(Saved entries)
┌────────

File: config.mk
export PLATFORM = sky130hd
export DESIGN_NAME = nsc_top
export DESIGN_NICKNAME = d
export VERILOG_FILES = /design/src/hw/nsc_pkg.sv /design/src/hw/nsc_slice.sv /design/src/hw/nsc_top.sv
export SDC_FILE = /design/constraint.sdc
export NUM_CORES = 2
export LEC_CHECK = 0
export BUFFER_PORTS_ARGS = -buffer_cell sky130_fd_sc_hd__buf_2
export CORE_MARGIN = 10
export CORE_UTILIZATION = 30
export CTS_CLUSTER_SIZE = 40
export DETAILED_ROUTE_END_ITERATION = 8
export HOLD_SLACK_MARGIN = 0.03
export PLACE_DENSITY = 0.52
export RECOVER_POWER = 100
export SYNTH_ARGS = -nofsm -noshare
export SYNTH_HDL_FRONTEND = slang
export SYNTH_SLANG_ARGS = --single-unit
File: constraint.sdc
create_clock -name clk -period 24.7 [get_ports clk]
set_clock_uncertainty 0.1 [all_clocks]
set_input_delay 1.235 -clock clk [delete_from_list [all_inputs] [get_ports clk]]
set_output_delay 1.235 -clock clk [all_outputs]
set_load 0.02 [all_outputs]
File: src/hw/nsc_pkg.sv
// nsc_pkg: constants and types shared by the nibble slice controller
// assumes: one 40 MHz clock, synchronous active-high reset
package nsc_pkg;
    // ----------
    // sizes
    // ----------
    localparam int unsigned UPPER_SLICES = 7;          // slices in the upper nibble
    localparam int unsigned LOWER_SLICES = 6;          // slices in the lower nibble
    localparam int unsigned REG_COUNT    = 64;         // register file depth
    localparam int unsigned REG_WIDTH    = 16;         // register data width
    localparam int unsigned ADDR_WIDTH   = 6;          // register index width
    localparam int unsigned BUS_AW       = 8;          // avalon byte address width
    // ----------
    // master clock setting, tenths of MHz
    // ----------
    localparam logic [15:0] FREQ_MIN     = 16'h07d0;   // 200.0
    localparam logic [15:0] FREQ_MAX     = 16'h5dc0;   // 2400.0
    localparam logic [15:0] FREQ_DEF     = 16'h0bb8;   // 300.0
    // ----------
    // register indices (byte address = 4 * index)
    // ----------
    localparam logic [5:0] IDX_CTRL      = 6'h00;      // gating and calibration control
    localparam logic [5:0] IDX_STATUS    = 6'h01;      // sticky event status
    localparam logic [5:0] IDX_IRQ_EN    = 6'h02;      // interrupt enable
    localparam logic [5:0] IDX_IRQ_CLR   = 6'h03;      // write-one clear
    localparam logic [5:0] IDX_FREQ      = 6'h04;      // master clock setting
    localparam logic [5:0] IDX_DELAY     = 6'h05;      // requested delay, ps
    localparam logic [5:0] IDX_CFG       = 6'h06;      // static config readback
    localparam logic [5:0] IDX_TAPS      = 6'h07;      // computed tap count
    localparam logic [5:0] IDX_AVAIL     = 6'h08;      // available slice mask
    // ----------
    // ctrl bits
    // ----------
    localparam int unsigned CTRL_RX_GATE = 0;          // receive gate enable
    localparam int unsigned CTRL_TX_GATE = 1;          // transmit gate enable
    localparam int unsigned CTRL_TIME    = 2;          // time delay format
    localparam int unsigned CTRL_RECAL   = 3;          // restart calibration
    localparam int unsigned CTRL_CLKDIV  = 4;          // slice clocks divide select
    // ----------
    // status bits
    // ----------
    localparam int unsigned ST_RDY       = 0;          // calibration done event
    localparam int unsigned ST_FREQ_ERR  = 1;          // frequency write out of range
    localparam int unsigned ST_BAD_ADDR  = 2;          // unmapped access
    localparam int unsigned ST_BITS      = 3;
    // ----------
    // calibration timing
    // ----------
    localparam int unsigned CAL_TIME_US  = 10;         // settle time per calibration
    localparam int unsigned CLK_MHZ      = 40;
    localparam int unsigned CAL_CYCLES   = CAL_TIME_US * CLK_MHZ;
    localparam int unsigned TAP_PS       = 5;          // nominal tap size, ps
    // ----------
    // types
    // ----------
    typedef enum logic [1:0] {
        NSC_IDLE = 2'b00,
        NSC_WAIT = 2'b01,
        NSC_CALC = 2'b11,
        NSC_DONE = 2'b10
    } nsc_cal_state_t;

    typedef struct packed {
        logic       clk_inv;       // clock invert select
        logic       rst_inv;       // reset invert select
        logic       dly_rst_inv;   // delay reset invert select
        logic       odly_bypass;   // output delay bypass
    } nsc_cfg_t;

    typedef struct packed {
        logic       rx_clk_en;     // receive clock enable pulse
        logic       tx_clk_en;     // transmit clock enable pulse
        logic       rx_gate;       // receive gating
        logic       tx_gate;       // transmit gating
    } nsc_slice_ctl_t;
endpackage : nsc_pkg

└────────

PROBLEM TO SOLVE » What are the lines, exactly as written above, from the line with "export SDC_FILE = /design/constraint.sdc" to the line with "set_clock_uncertainty 0.1 [all_clocks]", both included? Output only those.

ANSWER TO THIS TASK »
export SDC_FILE = /design/constraint.sdc
export NUM_CORES = 2
export LEC_CHECK = 0
export BUFFER_PORTS_ARGS = -buffer_cell sky130_fd_sc_hd__buf_2
export CORE_MARGIN = 10
export CORE_UTILIZATION = 30
export CTS_CLUSTER_SIZE = 40
export DETAILED_ROUTE_END_ITERATION = 8
export HOLD_SLACK_MARGIN = 0.03
export PLACE_DENSITY = 0.52
export RECOVER_POWER = 100
export SYNTH_ARGS = -nofsm -noshare
export SYNTH_HDL_FRONTEND = slang
export SYNTH_SLANG_ARGS = --single-unit
File: constraint.sdc
create_clock -name clk -period 24.7 [get_ports clk]
set_clock_uncertainty 0.1 [all_clocks]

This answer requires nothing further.